** ACTIVITY **
Restate all of the data below word for word.

RAW DATA: Begin

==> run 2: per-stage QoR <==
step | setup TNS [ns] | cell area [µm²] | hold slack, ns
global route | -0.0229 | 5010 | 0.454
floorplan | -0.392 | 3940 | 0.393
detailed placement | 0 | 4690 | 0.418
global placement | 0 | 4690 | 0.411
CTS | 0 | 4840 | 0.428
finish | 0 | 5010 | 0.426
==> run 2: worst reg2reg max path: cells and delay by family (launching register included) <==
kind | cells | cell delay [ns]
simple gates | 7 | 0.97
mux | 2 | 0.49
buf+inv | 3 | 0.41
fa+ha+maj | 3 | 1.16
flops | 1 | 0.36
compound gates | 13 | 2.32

RAW DATA: End

** SOLUTION **
==> run 2: per-stage QoR <==
step | setup TNS [ns] | cell area [µm²] | hold slack, ns
global route | -0.0229 | 5010 | 0.454
floorplan | -0.392 | 3940 | 0.393
detailed placement | 0 | 4690 | 0.418
global placement | 0 | 4690 | 0.411
CTS | 0 | 4840 | 0.428
finish | 0 | 5010 | 0.426
==> run 2: worst reg2reg max path: cells and delay by family (launching register included) <==
kind | cells | cell delay [ns]
simple gates | 7 | 0.97
mux | 2 | 0.49
buf+inv | 3 | 0.41
fa+ha+maj | 3 | 1.16
flops | 1 | 0.36
compound gates | 13 | 2.32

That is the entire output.